Maybe corporations are still increasing productivity anyway so they can afford to do stock repurchases? No. Productivity continues to stall. The following chart shows total factor productivity (TFP) since 1948, the long term average is the green line from 1948 to 1971 versus 1972 to today red line today, plus growth in productivity is close to zero:
Executives have made decisions about how to allocate profits that are not increasing productivity, raising wages, hiring workers or reducing prices. Our economy and our workers are the losers while executives and the wealthy elite who own stocks profit from these short term decisions.
Do executive decisions on profit allocation really affect workers and consumers? Yes.
GM last year announced the closing of their Lordstown plant and the layoff of 15,000 workers due to a shift in consumer buying to trucks and misallocated investments in poor selling product lines. Yet, since 2014 GM spent $13.9 billion in stock repurchases according to the Wolf Report. GM could have spent that money on employee training, shifts in product development, the phased closing of plants and phased in building of new plants and likely would not have had to resort to massive employee layoffs.

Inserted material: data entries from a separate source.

File: config.mk
export PLATFORM = sky130hd
export DESIGN_NAME = ps_readout_arbiter
export DESIGN_NICKNAME = d
export VERILOG_FILES = /design/src/rtl/ps_readout_pkg.sv /design/src/rtl/ps_readout_arbiter_skid.sv /design/src/rtl/ps_readout_arbiter.sv
export SDC_FILE = /design/constraint.sdc
export NUM_CORES = 1
export LEC_CHECK = 0
export ABC_CLOCK_PERIOD_IN_PS = 3700
export CAP_MARGIN = 0
export CORE_ASPECT_RATIO = 0.5
export CORE_MARGIN = 2
export CORE_UTILIZATION = 47
export CTS_CLUSTER_SIZE = 28
export DETAILED_ROUTE_END_ITERATION = 10
export PLACE_DENSITY_LB_ADDON = 0.3
export SLEW_MARGIN = 25
export SYNTH_ARGS = -nofsm -noshare
export SYNTH_HDL_FRONTEND = slang
export SYNTH_SLANG_ARGS = --single-unit
File: constraint.sdc
create_clock -name clk -period 3.7 [get_ports clk]
set_clock_uncertainty 0.15 [all_clocks]
set_input_delay 0.555 -clock clk [delete_from_list [all_inputs] [get_ports clk]]
set_output_delay 0.555 -clock clk [all_outputs]
set_load 0.03 [all_outputs]
File: src/rtl/ps_readout_pkg.sv
// Shared types and helpers for the Parallel_Serial readout arbiter.
// Holds the FSM state encoding, default sizing, and the round-robin pick.
package ps_readout_pkg;

  localparam int          NCH_DEF        = 4;
  localparam int          FIFO_WIDTH_DEF = 36;
  localparam int          BURST_MAX_DEF  = 16;
  localparam int unsigned RR_MAX_CH      = 32;

  typedef enum logic [1:0] {
    ST_IDLE  = 2'd0,
    ST_BURST = 2'd1,
    ST_DRAIN = 2'd2
  } arb_state_e;

  // First set bit of mask strictly after ptr, wrapping nch-1 -> 0.
  // Returns ptr when the mask is empty; callers only use it with a candidate present.
  function automatic int unsigned rr_next(input logic [RR_MAX_CH-1:0] mask,
                                          input int unsigned ptr,
                                          input int unsigned nch);
    int unsigned pick;
    int unsigned idx;
    logic        found;
    pick  = ptr;
    found = 1'b0;
    for (int unsigned k = 1; k <= RR_MAX_CH; k++) begin
      if (k <= nch) begin
        idx = ptr + k;
        if (idx >= nch) begin
          idx = idx - nch;
        end else begin
          idx = idx;
        end
        if (!found && mask[idx[4:0]]) begin
          pick  = idx;
          found = 1'b1;
        end else begin
          found = found;
        end
      end else begin
        found = found;
      end
    end
    return pick;
  endfunction

endpackage

File: src/rtl/ps_readout_arbiter_skid.sv
// Two-entry skid FIFO holding channel words that have been read but not yet
// forwarded downstream. The arbiter guarantees it is never pushed while full.
module ps_readout_arbiter_skid #(
  parameter int W = 38
) (
  input  logic         clk,
  input  logic         rst,
  input  logic         push,
  input  logic [W-1:0] push_data,
  input  logic         pop,
  output logic [1:0]   count,
  output logic [W-1:0] head
);

  logic [W-1:0] mem_q [2];
  logic         wr_ptr_q;
  logic         rd_ptr_q;
  logic [1:0]   count_q;
  logic         push_ok_s;
  logic         pop_ok_s;

  assign push_ok_s = push && ((count_q != 2'd2) || pop);
  assign pop_ok_s  = pop && (count_q != 2'd0);
  assign count     = count_q;
  assign head      = mem_q[rd_ptr_q];

  // Storage, pointers and occupancy; reset discards any held words
  always_ff @(posedge clk) begin
    if (rst) begin
      mem_q[0] <= '0;
      mem_q[1] <= '0;
      wr_ptr_q <= 1'b0;
      rd_ptr_q <= 1'b0;
      count_q  <= 2'd0;
    end else begin
      if (push_ok_s) begin
        mem_q[wr_ptr_q] <= push_data;
        wr_ptr_q        <= ~wr_ptr_q;
      end
      if (pop_ok_s) begin
        rd_ptr_q <= ~rd_ptr_q;
      end
      case ({push_ok_s, pop_ok_s})
        2'b10:   count_q <= count_q + 2'd1;
        2'b01:   count_q <= count_q - 2'd1;
        default: count_q <= count_q;
      endcase
    end
  end

endmodule

File: src/rtl/ps_readout_arbiter.sv
// Round-robin readout scheduler draining per-channel FIFOs into the single
// control-interface FIFO, tagging each word with its channel ID.
// Optional feature macro: ARB_STATS_EN (per-channel forwarded-word counters).
module ps_readout_arbiter
  import ps_readout_pkg::*;
#(
  parameter int NCH        = NCH_DEF,
  parameter int FIFO_WIDTH = FIFO_WIDTH_DEF,
  parameter int CH_W       = 2,
  parameter int BURST_MAX  = BURST_MAX_DEF
) (
  input  logic                       clk,
  input  logic                       rst,
  input  logic [NCH-1:0]             ch_enable,
  input  logic [NCH-1:0]             ch_empty,
  input  logic [NCH*FIFO_WIDTH-1:0]  ch_q,
  output logic [NCH-1:0]             ch_rd_en,
  input  logic                       out_full,
  output logic                       out_wr_en,
  output logic [CH_W+FIFO_WIDTH-1:0] out_data,
  output logic                       busy,
  output logic [CH_W-1:0]            grant_id
`ifdef ARB_STATS_EN
  ,
  input  logic [CH_W-1:0]            stat_sel,
  input  logic                       stat_clr,
  output logic [31:0]                stat_cnt
`endif
);

  localparam int SKID_W = CH_W + FIFO_WIDTH;
  localparam int BC_W   = $clog2(BURST_MAX + 1);

  arb_state_e          state_q, state_d;
  logic [CH_W-1:0]     grant_id_q, grant_id_d;
  logic [CH_W-1:0]     rr_ptr_q, rr_ptr_d;
  logic [BC_W-1:0]     burst_cnt_q, burst_cnt_d;
  logic                inflight_q;
  logic [CH_W-1:0]     inflight_ch_q;
  logic                out_wr_en_q;
  logic [SKID_W-1:0]   out_data_q;

  logic [NCH-1:0]      cand_s;
  logic [CH_W-1:0]     pick_s;
  logic [NCH-1:0]      ch_rd_en_s;
  logic                space_s;
  logic                burst_done_s;
  logic [1:0]          skid_count_s;
  logic [SKID_W-1:0]   skid_head_s;
  logic [SKID_W-1:0]   skid_push_data_s;
  logic                pop_s;

  assign cand_s  = ch_enable & ~ch_empty;
  assign pick_s  = CH_W'(rr_next(RR_MAX_CH'(cand_s), 32'(rr_ptr_q), 32'(NCH)));
  // Counting the in-flight read against the skid keeps a landing slot reserved for every issued read.
  assign space_s = ({1'b0, skid_count_s} + {2'b00, inflight_q}) < 3'd2;
  assign burst_done_s = ch_empty[grant_id_q] | ~ch_enable[grant_id_q]
                      | (burst_cnt_q == BC_W'(BURST_MAX));
  assign pop_s   = (skid_count_s != 2'd0) && !out_full;
  assign skid_push_data_s = {inflight_ch_q, ch_q[inflight_ch_q*FIFO_WIDTH +: FIFO_WIDTH]};

  assign ch_rd_en  = ch_rd_en_s;
  assign out_wr_en = out_wr_en_q;
  assign out_data  = out_data_q;
  assign busy      = (state_q != ST_IDLE);
  assign grant_id  = grant_id_q;

  ps_readout_arbiter_skid #(.W(SKID_W)) u_skid (
    .clk       (clk),
    .rst       (rst),
    .push      (inflight_q),
    .push_data (skid_push_data_s),
    .pop       (pop_s),
    .count     (skid_count_s),
    .head      (skid_head_s)
  );

  // Next-state and read-enable decode; reads are combinational so the live empty flag gates them
  always_comb begin
    state_d     = state_q;
    grant_id_d  = grant_id_q;
    rr_ptr_d    = rr_ptr_q;
    burst_cnt_d = burst_cnt_q;
    ch_rd_en_s  = '0;
    case (state_q)
      ST_IDLE: begin
        if (|cand_s) begin
          grant_id_d  = pick_s;
          burst_cnt_d = '0;
          state_d     = ST_BURST;
        end else begin
          state_d = ST_IDLE;
        end
      end
      ST_BURST: begin
        if (burst_done_s) begin
          state_d = ST_DRAIN;
        end else if (space_s && !rst) begin
          ch_rd_en_s[grant_id_q] = 1'b1;
          burst_cnt_d            = burst_cnt_q + BC_W'(1);
        end else begin
          state_d = ST_BURST;
        end
      end
      ST_DRAIN: begin
        if (!inflight_q) begin
          rr_ptr_d = grant_id_q;
          state_d  = ST_IDLE;
        end else begin
          state_d = ST_DRAIN;
        end
      end
      default: begin
        state_d = ST_IDLE;
      end
    endcase
  end

  // FSM and scheduling registers
  always_ff @(posedge clk) begin
    if (rst) begin
      state_q     <= ST_IDLE;
      grant_id_q  <= '0;
      rr_ptr_q    <= CH_W'(NCH - 1);
      burst_cnt_q <= '0;
    end else begin
      state_q     <= state_d;
      grant_id_q  <= grant_id_d;
      rr_ptr_q    <= rr_ptr_d;
      burst_cnt_q <= burst_cnt_d;
    end
  end

  // Read-latency tracking and registered downstream write port
  always_ff @(posedge clk) begin
    if (rst) begin
      inflight_q    <= 1'b0;
      inflight_ch_q <= '0;
      out_wr_en_q   <= 1'b0;
      out_data_q    <= '0;
    end else begin
      inflight_q    <= |ch_rd_en_s;
      inflight_ch_q <= grant_id_q;
      out_wr_en_q   <= pop_s;
      out_data_q    <= pop_s ? skid_head_s : out_data_q;
    end
  end

`ifdef ARB_STATS_EN
  logic [31:0]     stat_q [NCH];
  logic [31:0]     stat_cnt_q;
  logic [CH_W-1:0] pop_ch_s;

  assign pop_ch_s = skid_head_s[SKID_W-1 -: CH_W];
  assign stat_cnt = stat_cnt_q;

  // Saturating per-channel forwarded-word counters with registered readback
  always_ff @(posedge clk) begin
    if (rst || stat_clr) begin
      for (int i = 0; i < NCH; i++) begin
        stat_q[i] <= 32'd0;
      end
      stat_cnt_q <= 32'd0;
    end else begin
      if (pop_s && (stat_q[pop_ch_s] != 32'hFFFF_FFFF)) begin
        stat_q[pop_ch_s] <= stat_q[pop_ch_s] + 32'd1;
      end
      stat_cnt_q <= stat_q[stat_sel];
    end
  end
`else
  // Statistics counters are not built in this configuration.
`endif

endmodule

Mylan announced 18 months ago a 584 % increase in the price of EpiPen’s used in life – death situations to counter act food allergy shock. At the same time Mylan executives took care of themselves first with over $1 billion in stock repurchases to drive stock prices up. Analysts evaluated the product cost of goods and assembly for EpiPens and estimated it cost Mylan about $2 billion to manufacture, so the $1 billion could have gone toward reducing the cost of the EpiPen by 50 %.
In both examples corporate executives took care of themselves first, and their employees or patients second. This profligate management of profits from customers and patients was not allowed prior to 1982. Corporate executives have a social and ethical responsibility to allocate funds in the balanced interests of the company, employees and the community.

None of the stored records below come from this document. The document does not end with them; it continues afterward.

$ cat src/rtl/mutex_lock_sequencer_if.sv
// ----------------------------------------------------------------------------
// mutex_lock_sequencer_if
// Avalon-MM style bus between the lock sequencer (master) and the hardware
// mutex slave s1 port.
//   m_address     master->slave  0 = mutex register, 1 = reset register
//   m_chipselect  master->slave  slave select, high with every strobe
//   m_write       master->slave  single-cycle write strobe
//   m_read        master->slave  single-cycle read strobe
//   m_writedata   master->slave  {owner[15:0], value[15:0]}
//   m_readdata    slave->master  {owner[15:0], value[15:0]}, valid
//                                combinationally during the read cycle
// ----------------------------------------------------------------------------
interface mutex_lock_sequencer_if;
  logic        m_address;
  logic        m_chipselect;
  logic        m_write;
  logic        m_read;
  logic [31:0] m_writedata;
  logic [31:0] m_readdata;

  modport master (
    output m_address,
    output m_chipselect,
    output m_write,
    output m_read,
    output m_writedata,
    input  m_readdata
  );

  modport slave (
    input  m_address,
    input  m_chipselect,
    input  m_write,
    input  m_read,
    input  m_writedata,
    output m_readdata
  );
endinterface

$ cat src/rtl/mutex_lock_sequencer.sv
// ----------------------------------------------------------------------------
// mutex_lock_sequencer
// Acquires and releases a single hardware mutex on behalf of NUM_REQ local
// requesters. Requesters are served round-robin; each acquisition is a lock
// write followed by a readback that confirms ownership. A failed readback
// (another master owns the mutex) counts a failure and backs off for
// BACKOFF_CYCLES idle cycles before arbitration runs again.
// Ports:
//   clk       in   system clock
//   reset_n   in   synchronous active-low reset
//   req       in   level request per requester
//   rel       in   release pulse from the granted requester
//   grant     out  one-hot, high while that requester owns the mutex
//   busy      out  sequencer not idle
//   fail_cnt  out  saturating count of failed acquire attempts
//   bus       master side of the mutex slave bus
// ----------------------------------------------------------------------------
module mutex_lock_sequencer #(
  parameter int          NUM_REQ        = 4,
  parameter logic [15:0] OWNER_BASE     = 16'h0010,
  parameter logic [15:0] LOCK_VALUE     = 16'h0001,
  parameter int          BACKOFF_CYCLES = 8
) (
  input  logic                 clk,
  input  logic                 reset_n,
  input  logic [NUM_REQ-1:0]   req,
  input  logic [NUM_REQ-1:0]   rel,
  output logic [NUM_REQ-1:0]   grant,
  output logic                 busy,
  output logic [7:0]           fail_cnt,
  mutex_lock_sequencer_if.master bus
);

  localparam int PTR_W = (NUM_REQ > 1) ? $clog2(NUM_REQ) : 1;
  // Counter only ever holds BACKOFF_CYCLES-1 down to 0.
  localparam int BO_W  = (BACKOFF_CYCLES > 1) ? $clog2(BACKOFF_CYCLES) : 1;

  typedef enum logic [2:0] {
    ST_IDLE,
    ST_WR_LOCK,
    ST_RD_CHECK,
    ST_HELD,
    ST_WR_REL,
    ST_BACKOFF
  } state_t;

  state_t            state_reg;
  logic [PTR_W-1:0]  sel_reg;
  logic [PTR_W-1:0]  rr_ptr_reg;
  logic [BO_W-1:0]   bo_cnt_reg;

  // Request vector rotated so that entry 0 is the requester at rr_ptr.
  logic [PTR_W-1:0]   rot_idx [NUM_REQ];
  logic [NUM_REQ-1:0] rot_req;

  genvar gi;
  generate
    for (gi = 0; gi < NUM_REQ; gi++) begin : g_rot
      assign rot_idx[gi] = PTR_W'((int'(rr_ptr_reg) + gi) % NUM_REQ);
      assign rot_req[gi] = req[rot_idx[gi]];
    end
  endgenerate

  // First set request at or after rr_ptr; scanning downwards lets the
  // lowest rotated position win.
  logic             pick_found;
  logic [PTR_W-1:0] pick_idx;

  always_comb begin
    pick_found = 1'b0;
    pick_idx   = '0;
    for (int k = NUM_REQ - 1; k >= 0; k--) begin
      if (rot_req[k]) begin
        pick_found = 1'b1;
        pick_idx   = rot_idx[k];
      end
    end
  end

  logic [15:0]      owner_id;
  logic [15:0]      pick_owner;
  logic [31:0]      lock_word;
  logic [31:0]      rel_word;
  logic [PTR_W-1:0] sel_plus_one;

  assign owner_id     = OWNER_BASE + 16'(sel_reg);
  assign pick_owner   = OWNER_BASE + 16'(pick_idx);
  assign lock_word    = {owner_id, LOCK_VALUE};
  assign rel_word     = {owner_id, 16'h0000};
  assign sel_plus_one = (sel_reg == PTR_W'(NUM_REQ - 1)) ? '0 : sel_reg + 1'b1;

  // The reset register of the slave is never addressed.
  assign bus.m_address = 1'b0;

  always_ff @(posedge clk) begin
    if (!reset_n) begin
      state_reg        <= ST_IDLE;
      sel_reg          <= '0;
      rr_ptr_reg       <= '0;
      bo_cnt_reg       <= '0;
      grant            <= '0;
      busy             <= 1'b0;
      fail_cnt         <= 8'h00;
      bus.m_chipselect <= 1'b0;
      bus.m_write      <= 1'b0;
      bus.m_read       <= 1'b0;
      bus.m_writedata  <= 32'h0;
    end else begin
      // Strobes are single-cycle: low unless the branch below raises them.
      bus.m_chipselect <= 1'b0;
      bus.m_write      <= 1'b0;
      bus.m_read       <= 1'b0;
      bus.m_writedata  <= 32'h0;

      case (state_reg)
        ST_IDLE: begin
          if (pick_found) begin
            sel_reg          <= pick_idx;
            state_reg        <= ST_WR_LOCK;
            busy             <= 1'b1;
            bus.m_chipselect <= 1'b1;
            bus.m_write      <= 1'b1;
            bus.m_writedata  <= {pick_owner, LOCK_VALUE};
          end
        end

        ST_WR_LOCK: begin
          state_reg        <= ST_RD_CHECK;
          bus.m_chipselect <= 1'b1;
          bus.m_read       <= 1'b1;
        end

        ST_RD_CHECK: begin
          if (bus.m_readdata == lock_word) begin
            if (req[sel_reg]) begin
              state_reg <= ST_HELD;
              grant     <= NUM_REQ'(1) << sel_reg;
            end else begin
              // Requester gave up while we were acquiring: hand the mutex
              // straight back without ever granting.
              state_reg        <= ST_WR_REL;
              bus.m_chipselect <= 1'b1;
              bus.m_write      <= 1'b1;
              bus.m_writedata  <= rel_word;
            end
          end else begin
            if (fail_cnt != 8'hFF) begin
              fail_cnt <= fail_cnt + 8'd1;
            end
            bo_cnt_reg <= BO_W'(BACKOFF_CYCLES - 1);
            state_reg  <= ST_BACKOFF;
          end
        end

        ST_HELD: begin
          if (rel[sel_reg] || !req[sel_reg]) begin
            grant            <= '0;
            state_reg        <= ST_WR_REL;
            bus.m_chipselect <= 1'b1;
            bus.m_write      <= 1'b1;
            bus.m_writedata  <= rel_word;
          end
        end

        ST_WR_REL: begin
          rr_ptr_reg <= sel_plus_one;
          state_reg  <= ST_IDLE;
          busy       <= 1'b0;
        end

        ST_BACKOFF: begin
          // rr_ptr untouched so the same requester retries first.
          if (bo_cnt_reg == '0) begin
            state_reg <= ST_IDLE;
            busy      <= 1'b0;
          end else begin
            bo_cnt_reg <= bo_cnt_reg - 1'b1;
          end
        end

        default: begin
          state_reg <= ST_IDLE;
          busy      <= 1'b0;
          grant     <= '0;
        end
      endcase
    end
  end

endmodule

Our economy continues to decline as GDP shrinks year over year, in part by trillions of dollars being wasted on stock repurchases instead of being invested in worker training, wages, capital equipment and research and development. A trillion dollars is 5.26 % of the U.S. economy shifting buy back dollars could have a huge impact. Corporate executives have magnified the problem by borrowing money at low interest rates to keep stock repurchases going even when profits lag. Today, corporate debt is 45 % of GDP at all time high inflating the economic bubble.
A reduction in corporate borrowing to inflate stock prices would go a long way toward putting the economy on a more solid business foundation. A major SEC policy shift ending stock buy backs would need to be phased in as a percentage over several years to allow markets to adjust, yet if we are to build an economy that works for all we need to end this misleading, damaging and costly practice.